The Chain Rule is a fundamental technique in calculus for finding the derivative of a composite function. Imagine you have a function nested inside another function. The Chain Rule helps you "unravel" this by focusing on how each part changes relative to the other.

• Think of the composite function as \( f(g(x)) \), where you need to differentiate each part separately.
• The rule states: \( \frac{d}{dx}[f(g(x))] = f'(g(x)) \cdot g'(x) \).

In this context, the derivative of the outer function \( f \) is multiplied by the derivative of the inner function \( g \). The Chain Rule basically says: first differentiate the outside, keep the inside the same, and then multiply by the derivative of the inside.

In our exercise, the Chain Rule was used twice. First in differentiating \( (3x-2)^7 \) and then while handling \( \left(4-\frac{1}{2x^{2}}\right)^{-1} \). In each case, the function was considered as an outer function and the term inside the brackets as the inner function.
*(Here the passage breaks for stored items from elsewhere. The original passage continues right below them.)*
`src/rtl/reg_port_sequencer.sv`:
```
// reg_port_sequencer
//
// Purpose: serialises one instruction-level register request (optional write,
// optional read rs, optional read rt) onto the single shared address port of
// the register file. The write goes first, then rs, then rt, and both read
// results come back together through a valid/ready response.
//
// Ports:
//   clk, reset         clock and synchronous active-high reset
//   req_valid/ready    request handshake; ready only while idle
//   wr_en/addr/data    optional write of the request
//   rs_en/addr         optional read A
//   rt_en/addr         optional read B
//   rsp_valid/ready    response handshake
//   rs_data, rt_data   read results (0 for disabled or invalid reads)
//   rsp_err            an enabled operation used an address >= DEPTH
//   rf_addr/data_in/we drive the register file port
//   rf_data_out        asynchronous read data from the register file
module reg_port_sequencer #(
  parameter int ADDR_W = 5,
  parameter int DATA_W = 32,
  parameter int DEPTH  = 16
) (
  input  logic              clk,
  input  logic              reset,
  input  logic              req_valid,
  output logic              req_ready,
  input  logic              wr_en,
  input  logic [ADDR_W-1:0] wr_addr,
  input  logic [DATA_W-1:0] wr_data,
  input  logic              rs_en,
  input  logic [ADDR_W-1:0] rs_addr,
  input  logic              rt_en,
  input  logic [ADDR_W-1:0] rt_addr,
  output logic              rsp_valid,
  input  logic              rsp_ready,
  output logic [DATA_W-1:0] rs_data,
  output logic [DATA_W-1:0] rt_data,
  output logic              rsp_err,
  output logic [ADDR_W-1:0] rf_addr,
  output logic [DATA_W-1:0] rf_data_in,
  output logic              rf_we,
  input  logic [DATA_W-1:0] rf_data_out
);

  typedef enum logic [2:0] {IDLE, WRITE, READ_A, READ_B, RESP} state_t;

  // One extra bit so that DEPTH == 2**ADDR_W is still representable.
  localparam logic [ADDR_W:0] DEPTH_L = (ADDR_W + 1)'(DEPTH);

  state_t            state;
  logic              rs_en_q, rt_en_q;
  logic [ADDR_W-1:0] wr_addr_q, rs_addr_q, rt_addr_q;
  logic [DATA_W-1:0] wr_data_q;

  function automatic logic addr_ok(input logic [ADDR_W-1:0] a);
    return {1'b0, a} < DEPTH_L;
  endfunction

  // Picks the first enabled phase in the fixed order WRITE, READ_A, READ_B;
  // callers pass 0 for phases already behind them.
  function automatic state_t first_phase(input logic w, input logic a, input logic b);
    if (w) return WRITE;
    if (a) return READ_A;
    if (b) return READ_B;
    return RESP;
  endfunction

  always_ff @(posedge clk) begin
    if (reset) begin
      state     <= IDLE;
      rs_en_q   <= 1'b0;
      rt_en_q   <= 1'b0;
      wr_addr_q <= '0;
      rs_addr_q <= '0;
      rt_addr_q <= '0;
      wr_data_q <= '0;
      rs_data   <= '0;
      rt_data   <= '0;
      rsp_err   <= 1'b0;
    end else begin
      case (state)
        IDLE: begin
          if (req_valid) begin
            rs_en_q   <= rs_en;
            rt_en_q   <= rt_en;
            wr_addr_q <= wr_addr;
            rs_addr_q <= rs_addr;
            rt_addr_q <= rt_addr;
            wr_data_q <= wr_data;
            // Disabled reads must come back as 0, so clear on accept.
            rs_data   <= '0;
            rt_data   <= '0;
            rsp_err   <= 1'b0;
            state     <= first_phase(wr_en, rs_en, rt_en);
          end
        end
        WRITE: begin
          if (!addr_ok(wr_addr_q)) rsp_err <= 1'b1;
          state <= first_phase(1'b0, rs_en_q, rt_en_q);
        end
        READ_A: begin
          rs_data <= addr_ok(rs_addr_q) ? rf_data_out : '0;
          if (!addr_ok(rs_addr_q)) rsp_err <= 1'b1;
          state <= first_phase(1'b0, 1'b0, rt_en_q);
        end
        READ_B: begin
          rt_data <= addr_ok(rt_addr_q) ? rf_data_out : '0;
          if (!addr_ok(rt_addr_q)) rsp_err <= 1'b1;
          state <= RESP;
        end
        RESP: begin
          if (rsp_ready) state <= IDLE;
        end
        default: state <= IDLE;
      endcase
    end
  end

  // Register-file port is only driven during its own phase. The write enable
  // is gated by reset so an interrupted WRITE never commits.
  always_comb begin
    rf_addr    = '0;
    rf_data_in = '0;
    rf_we      = 1'b0;
    case (state)
      WRITE: begin
        rf_addr    = wr_addr_q;
        rf_data_in = wr_data_q;
        rf_we      = addr_ok(wr_addr_q) && !reset;
      end
      READ_A:  rf_addr = rs_addr_q;
      READ_B:  rf_addr = rt_addr_q;
      default: ;
    endcase
  end

  assign req_ready = (state == IDLE) && !reset;
  assign rsp_valid = (state == RESP);

endmodule

```
`config.mk`:
```
export PLATFORM = sky130hd
export DESIGN_NAME = reg_port_sequencer
export DESIGN_NICKNAME = d
export VERILOG_FILES = /design/src/rtl/reg_port_sequencer.sv
export SDC_FILE = /design/constraint.sdc
export NUM_CORES = 1
export LEC_CHECK = 0
export ABC_AREA = 1
export CORE_UTILIZATION = 34
export CTS_BUF_LIST = sky130_fd_sc_hd__clkbuf_4 sky130_fd_sc_hd__clkbuf_8
export CTS_CLUSTER_SIZE = 30
export DETAILED_ROUTE_END_ITERATION = 16
export PLACE_DENSITY = 0.66
export SETUP_SLACK_MARGIN = 0.3
export SYNTH_ARGS = -nofsm -noshare
export SYNTH_HDL_FRONTEND = slang
export SYNTH_SLANG_ARGS = --single-unit
```
`constraint.sdc`:
```
create_clock -name clk -period 1.8 [get_ports clk]
set_input_delay 0.36 -clock clk [delete_from_list [all_inputs] [get_ports clk]]
set_output_delay 0.36 -clock clk [all_outputs]
set_load 0.005 [all_outputs]
```
==> results of run 1 <==
[flip-flops by register name (all words and copies together) (netlist names)]
register and count:
rt_addr_q 5, rs_en_q 1, wr_addr_q 5, rt_data 32, state 3, rsp_err 1
rt_en_q 1, rs_data 32, rs_addr_q 5, wr_data_q 32
[per-stage QoR]
| stage | worst slack (ns) | utilization [%] | std cells | total power, µW |
|---|---|---|---|---|
| finish | -0.206 | 67.0 | 1031 | 7600 |
| global route | -0.272 | 67.0 | 1031 | 7930 |
| CTS | -0.206 | 60.3 | 1020 | 7190 |
| detailed placement | -0.331 | 52.4 | 950 | 4280 |
| global placement | -0.304 | 52.4 | 950 | 4250 |
| floorplan | 0.324 | - | 598 | 3630 |
[per-layer routing]
| layer | wire (µm) | up-vias | track usage [%] |
|---|---|---|---|
| met4 | 472 | 0 | 10.1 |
| met1 | 6460 | 2383 | 25.7 |
| met3 | 1230 | 41 | 7.36 |
| met2 | 8590 | 184 | 39.6 |
| li1 | - | 2428 | - |
| met5 | 0 | - | 0 |
[what timing repair did]
item                       CTS  global route
pin swaps                   17            25
setup endpoints to repair  203           151
setup buffers               28            11
cloned                      10             0
gates resized for setup    366           209
[synth_stat cells (all sizes together)]
| cell type | instances |
|---|---|
| a21oi | 116 |
| a31oi | 1 |
| buf | 26 |
| clkbuf | 13 |
| dfxtp | 117 |
| inv | 58 |
| nand2 | 157 |
| nand3 | 13 |
| nor2 | 44 |
| nor3 | 2 |
| o21ai | 47 |
| o221ai | 4 |
[power by group through the flow]
stage,sequential (µW),clock (µW),combinational [µW]
global route,2910,2550,2470
detailed placement,2930,0,1350
finish,2900,2390,2320
CTS,2880,2430,1880
global placement,2920,0,1330
floorplan,2920,0,706
[cell type report]
class,instances,area (µm²),area share [%]
clock inverter,9,104,1.21
clock buffer,23,285,3.33
multi-input combinational,384,2640,30.8
tap,172,215,2.51
sequential,117,2360,27.6
inverter,58,254,2.97
timing repair inverter,1,16.3,0.190
timing repair buffer,267,2690,31.4
[kinds of logic after synthesis]
logic type / share of synthesized area (%)
AO/OA/AOI/OAI: 19.6
flip-flops: 51.9
AND/OR/NAND/NOR: 19.1
buffers and inverters: 9.41
[worst max path at each step]
stage / from / cells after the start / end
final: state[1] / 8 / rf_addr[2]
after CTS: state[1] / 10 / rf_addr[4]
after floorplan: state[1] / 6 / rf_data_in[10]
after detailed placement: req_valid / 8 / rf_addr[4]
after global placement: req_valid / 8 / rf_addr[4]
after global routing: state[1] / 8 / rf_addr[2]
[worst reg2reg max path: cells and delay by family, from the launching register on]
kind | cells | cell delay [ns]
buffers and inverters | 10 | 1.05
flip-flops | 1 | 0.32
AO/OA/AOI/OAI | 2 | 0.33
AND/OR/NAND/NOR | 3 | 0.16
[cell usage in the layout (no fill, tap or decap), drive strengths merged, types with 4 or more instances in the layout]
master         instances
a21oi                116
buf                  118
clkbuf                23
clkdlybuf4s50         84
clkinv                 7
dfxtp                117
dlygate4sd2           65
inv                   57
nand2                157
nand3                 13
nor2                  44
o21ai                 47
o221ai                 4
==> results.txt, run 1 <==
Violated checks -> negative setup slack
Reg clk slew, reported paths -> 0.07 ns
Worst Hold Launch -> reset
Global-route wire length before repair -> 23.4 mm
CP max stage delay -> 0.33 ns
Critical Path Fanout Max -> 3
Flop-to-flop setup slack -> -0.12 ns
Delay-heaviest family, CP -> buffers and inverters
Vias in the first global route -> 4663
CP Class -> register to output port
Worst Max-Slew Pin Slew -> 0.966 ns
Die Wd -> 117 µm
Initial drt markers -> 249
Clock Latency Late Sink -> 0.45 ns
Htree depth -> 4
Yosys top cell area share -> 51.9%
Power Density -> 888 mW/mm²
Hold_buf cts -> 0
Cell Chain, Critical Path -> inv_2, buf_6, nor2_4, buf_6, nand2_8, buf_6, o221ai_2, buf_2
Max VDD drop -> 538 µV
Rows -> 41
Die Area -> 0.0137 mm²
Worst path arrival time -> 1.65 ns
CP Data Required Time -> 1.44 ns
TritonCTS buffer count -> 17
GPL Wtd Cong -> 0.841
Area Overhead vs Synth -> 89.9%
Unrepaired setup endpoints after global routing -> true
TNS Setup -> -8.56 ns
Root buffer cell -> clkbuf_8
CP Capture Type -> output port
Net Count, Synth -> 684
N_diodes -> 0
FF-to-FF Start -> state[1]
Post-layout min period -> 2.01 ns
Total gr overflow -> 0
Max frequency -> 498 MHz
CORE AREA -> 0.0128 mm²
LEAKAGE -> 0.00370 µW
Initial Util -> 35.3%
Clock buffer depth -> 2
End of the worst hold path -> state[2]
Post-DR vias/cell -> 4.88
Sequential share of power -> 38.1%
Max-slew violation count -> 0
Synth unique cells -> 23
Crit path buf inv count -> 5
Die H -> 117 µm
Worst R2R Path Depth -> 15
Share of layout cells above drive strength 1 -> 41.1%
Routed WL per cell -> 16.2 µm
Synthesized cell area -> 0.00451 mm²
CTS tree -> done
Post-DP Area -> 0.00670 mm²
Worst relative slew slack -> 35.6%
R2R Path End -> rs_data[27]
Pint -> 5240 µW
Synth Instances -> 598
Port Buffer Count -> 190
YS warnings -> 0
Hpwl dp -> 9.10 mm
Hold Crit Depth -> 2
Post-Syn Area per Cell -> 7.54 µm²
Yosys reg bits -> 117
Comb pwr share -> 30.5%
Largest net degree at the start of global routing -> 71
Sw Ratio -> 31.1%
Endpoints failing setup -> 71
Slowest CP cell -> dfxtp_2
Post-route cell area -> 0.00856 mm²
Largest area contributor in the netlist -> dfxtp_1
Hold Crit Class -> primary input to register
Worst hold slack -> 0.164 ns
Maxcap violations -> 0
Antenna viol nets, final -> 0
DRC -> 0
Nature of the critical path startpoint -> register
Fin crit share -> 111%
Total iterations of the first detailed-routing run -> 5
GRT Total Usage -> 22.9%
Psw -> 2360 µW
Antenna violations before repair -> 0
Status -> complete, but fails checks
Final hold violations -> 0
DRT Wirelength -> 16.7 mm
Worst setup margin -> -0.206 ns
Layout Skew -> 0.00914 ns
Fill cell count -> 1035
CP most frequent cell -> buf_6
Sinks on Clock Net -> 117
Sequential share of the synthesized area -> 51.9%
Via Count -> 5036
Final #Nets -> 932
IO Count -> 191
Top cells by area, synth -> dfxtp_1 (52%), nand2_1 (13%), a21oi_1 (12%), inv_1 (4.5%), o21ai_0 (3.6%)
Clock power share -> 31.4%
No activity file was read; power rests on OpenSTA's default activity.
==> run 2: changes to the inputs <==
MAX_ROUTING_LAYER = met4   (was unset)
PLACE_DENSITY = 0.74   (was 0.66)
SETUP_SLACK_MARGIN = 0.02   (was 0.3)
==> run 2 against run 1 <==
Net effect: the flow still finishes with violations (negative setup slack); clock-buffer cell count rose by 2; critical path depth fell by 1; final area fell by 17%; clock skew fell by 0.0028 ns; final cell count fell by 4.4%; fmax rose by 5.9%; largest power group unchanged; highest routed layer unchanged.
==> results.txt, run 2 (synthesis results as in run 1) <==
Status -> complete, but fails checks (unchanged)
Violated checks -> negative setup slack (unchanged)
Endpoints failing setup -> 37 (was 71)
Htree depth -> 4 (unchanged)
GPL Wtd Cong -> 0.795 (was 0.841)
Fin crit share -> 105% (was 111%)
Slowest CP cell -> dfxtp_2 (unchanged)
DRC -> 0 (unchanged)
Layout Skew -> 0.00634 ns (was 0.00914 ns)
CP Data Required Time -> 1.44 ns (about the same)
N_diodes -> 0 (unchanged)
Worst Max-Slew Pin Slew -> 0.639 ns (was 0.966 ns)
Die H -> 117 µm (unchanged)
Unrepaired setup endpoints after global routing -> true (unchanged)
TritonCTS buffer count -> 17 (unchanged)
Clock Latency Late Sink -> 0.42 ns (was 0.45 ns)
Power Total -> 6610 µW (was 7600 µW)
Total gr overflow -> 0 (unchanged)
Worst hold slack -> 0.451 ns (was 0.164 ns)
Final hold violations -> 0 (unchanged)
LEAKAGE -> 0.00275 µW (was 0.00370 µW)
CP max stage delay -> 0.34 ns (was 0.33 ns)
Most frequent cells in the layout -> nand2_1 (152), clkdlybuf4s50_1 (149), dfxtp_1 (114), a21oi_1 (111), inv_1 (53) (was dfxtp_1 (103), nand2_1 (91), clkdlybuf4s50_1 (84), a21oi_1 (70), dlygate4sd2_1 (65))
Commonest non-fill, non-tap cell in the layout -> nand2_1 (was dfxtp_1)
Reg clk slew, reported paths -> 0.06 ns (was 0.07 ns)
Largest net degree at the start of global routing -> 58 (was 71)
Area Overhead vs Synth -> 58.0% (was 89.9%)
Sequential share of power -> 43.6% (was 38.1%)
Worst relative slew slack -> 57.4% (was 35.6%)
Clock power share -> 34.8% (was 31.4%)
Routed WL per cell -> 14.0 µm (was 16.2 µm)
Initial Util -> 35.3% (unchanged)
Post-layout min period -> 1.90 ns (was 2.01 ns)
Final #Nets -> 890 (was 932)
Sw Ratio -> 27.8% (was 31.1%)
Worst setup margin -> -0.0950 ns (was -0.206 ns)
Die Area -> 0.0137 mm² (unchanged)
CP most frequent cell -> inv_4 (was buf_6)
Post-DR vias/cell -> 4.67 (was 4.88)
Comb pwr share -> 21.6% (was 30.5%)
Fill cell count -> 1191 (was 1035)
Via Count -> 4605 (was 5036)
Cell Chain, Critical Path -> inv_4, nand2_4, nor2_4, inv_4, buf_16, nor2_1, clkdlybuf4s15_2 (was inv_2, buf_6, nor2_4, buf_6, nand2_8, buf_6, o221ai_2, buf_2)
Total iterations of the first detailed-routing run -> 5 (unchanged)
Vias in the first global route -> 4136 (was 4663)
Psw -> 1840 µW (was 2360 µW)
Nature of the critical path startpoint -> register (unchanged)
Root buffer cell -> clkbuf_8 (unchanged)
Post-Place Worst Slack -> -0.293 ns (was -0.331 ns)
CP Capture Type -> output port (unchanged)
Hold Crit Class -> register to register (was primary input to register)
Port Buffer Count -> 190 (unchanged)
Sinks on Clock Net -> 117 (unchanged)
Global-route wire length before repair -> 20.8 mm (was 23.4 mm)
CORE AREA -> 0.0128 mm² (unchanged)
CTS tree -> done (unchanged)
Biggest regs -> rs_data: 32 flops, rt_data: 32 flops, wr_data_q: 32 flops (unchanged)
Antenna violations before repair -> 0 (unchanged)
Maxcap violations -> 0 (unchanged)
Max VDD drop -> 521 µV (was 538 µV)
IO Count -> 191 (unchanged)
Pint -> 4770 µW (was 5240 µW)
CP Class -> register to output port (unchanged)
Max frequency -> 528 MHz (was 498 MHz)
Power Density -> 928 mW/mm² (was 888 mW/mm²)
Rows -> 41 (unchanged)
Antenna viol nets, final -> 0 (unchanged)
DRT Wirelength -> 13.8 mm (was 16.7 mm)
Worst path arrival time -> 1.54 ns (was 1.65 ns)
GRT Total Usage -> 20.8% (was 22.9%)
Hpwl dp -> 8.96 mm (was 9.10 mm)
Max-slew violation count -> 0 (unchanged)
Share of layout cells above drive strength 1 -> 18.1% (was 41.1%)
Initial drt markers -> 245 (was 249)
Critical Path Fanout Max -> 8 (was 3)
Fin util -> 55.8% (was 67.0%)
Clock buffer depth -> 2 (unchanged)
Die Wd -> 117 µm (unchanged)
[run 2: power groups by stage]
stage / Clock (µW) / Combinational, µW / Sequential (µW)
6_report: 2300 / 1430 / 2880
4_1_cts: 2370 / 1380 / 2880
5_1_grt: 2500 / 1570 / 2900
3_3_place_gp: 0 / 1320 / 2920
3_5_place_dp: 0 / 1330 / 2930
2_1_floorplan: 0 / 706 / 2920
[run 2: repair_timing]
action | CTS | global route
hold buffers | 0 | 0
endpoints found under the setup margin | 40 | 45
resized for setup | 182 | 13
buffers inserted | 5 | 4
pin swaps | 3 | 2
cloned | 1 | 1
[run 2: layout make-up]
cell class                      count  area, µm²  area share, %
Sequential cell                   117       2350           33.0
Clock inverter                      4       45.0          0.632
Multi-Input combinational cell    384       1860           26.1
Inverter                           58        228           3.20
Tap cell                          172        215           3.02
Clock buffer                       25        332           4.65
Timing Repair Buffer              226       2090           29.4
[run 2: layer usage]
metal | share of wire, % | up-vias | track usage, %
met5 | 0 | - | -
met4 | 1.9 | 0 | 8.95
met3 | 5.2 | 21 | 5.82
met2 | 48 | 136 | 32.4
met1 | 45 | 2119 | 25.1
li1 | - | 2329 | -
[run 2: worst max-delay path: cells and delay by family (launching register included)]
| kind | cells | cell delay, ns |
|---|---|---|
| DFF | 1 | 0.34 |
| buffers and inverters | 4 | 0.51 |
| and+or+nand+nor | 3 | 0.25 |
[run 2: metrics by stage]
stage | TNS, ns | std cells | instance area [µm²]
final | -1.27 | 986 | 7130
after global routing | -5.22 | 986 | 7130
after CTS | -3.12 | 982 | 7040
after detailed placement | -4.34 | 947 | 6660
after global placement | -3.80 | 947 | 6660
after floorplan | 0 | 598 | 4510
[run 2: final timing paths]
kind | startpoint | endpoint | slack [ns] | cells past startpoint
worst max-delay path | state[1] | rf_data_in[27] | -0.1 | 7
worst min-delay path | rsp_err | rsp_err | 0.45 | 2
worst max register to register | state[1] | wr_data_q[10] | 0.15 | 10
worst min register to register | rsp_err | rsp_err | 0.45 | 2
The Power Rule is one of the simplest and most widely used rules in differentiation. It makes finding the derivative of a power function straightforward. If you have a term of the form \( x^n \), the Power Rule states:

• The derivative is \( nx^{n-1} \).
• Simply bring down the exponent as a coefficient and decrease the exponent by one.

In our problem, the Power Rule was used when differentiating \( (3x-2)^7 \). After applying the Chain Rule, the exponent 7 was brought down as a coefficient, and then the power was decreased by one to give us \( 6 \). This led to \( 7(3x-2)^6 \) before simplifying to \( (3x-2)^6 \).

The Power Rule is a quick tool that becomes even more powerful when combined with other rules like the Chain Rule, helping us simplify what might initially seem complex.

A derivative captures the rate at which a function is changing at any point. It's the backbone of calculus, letting us analyze not just how things change, but the manner and speed of these changes.

• The derivative \( f'(x) \) of a function \( f(x) \) gives the slope of the tangent at any point on its curve.
• It helps answer questions about motion, growth, and optimization.

In the exercise, we derived the function \( y \) by breaking it into two manageable pieces: \( y_1 = \frac{1}{21}(3x-2)^7 \) and \( y_2 = \left(4-\frac{1}{2x^{2}}\right)^{-1} \). Each part was differentiated using the appropriate rules. Finally, the complete derivative was simply the sum \( y' = y_1' + y_2' \).

This exploration shows how derivatives allow for an in-depth look at functions from everyday math to complex applications, providing tools to predict and understand behavior in various scientific and engineering contexts.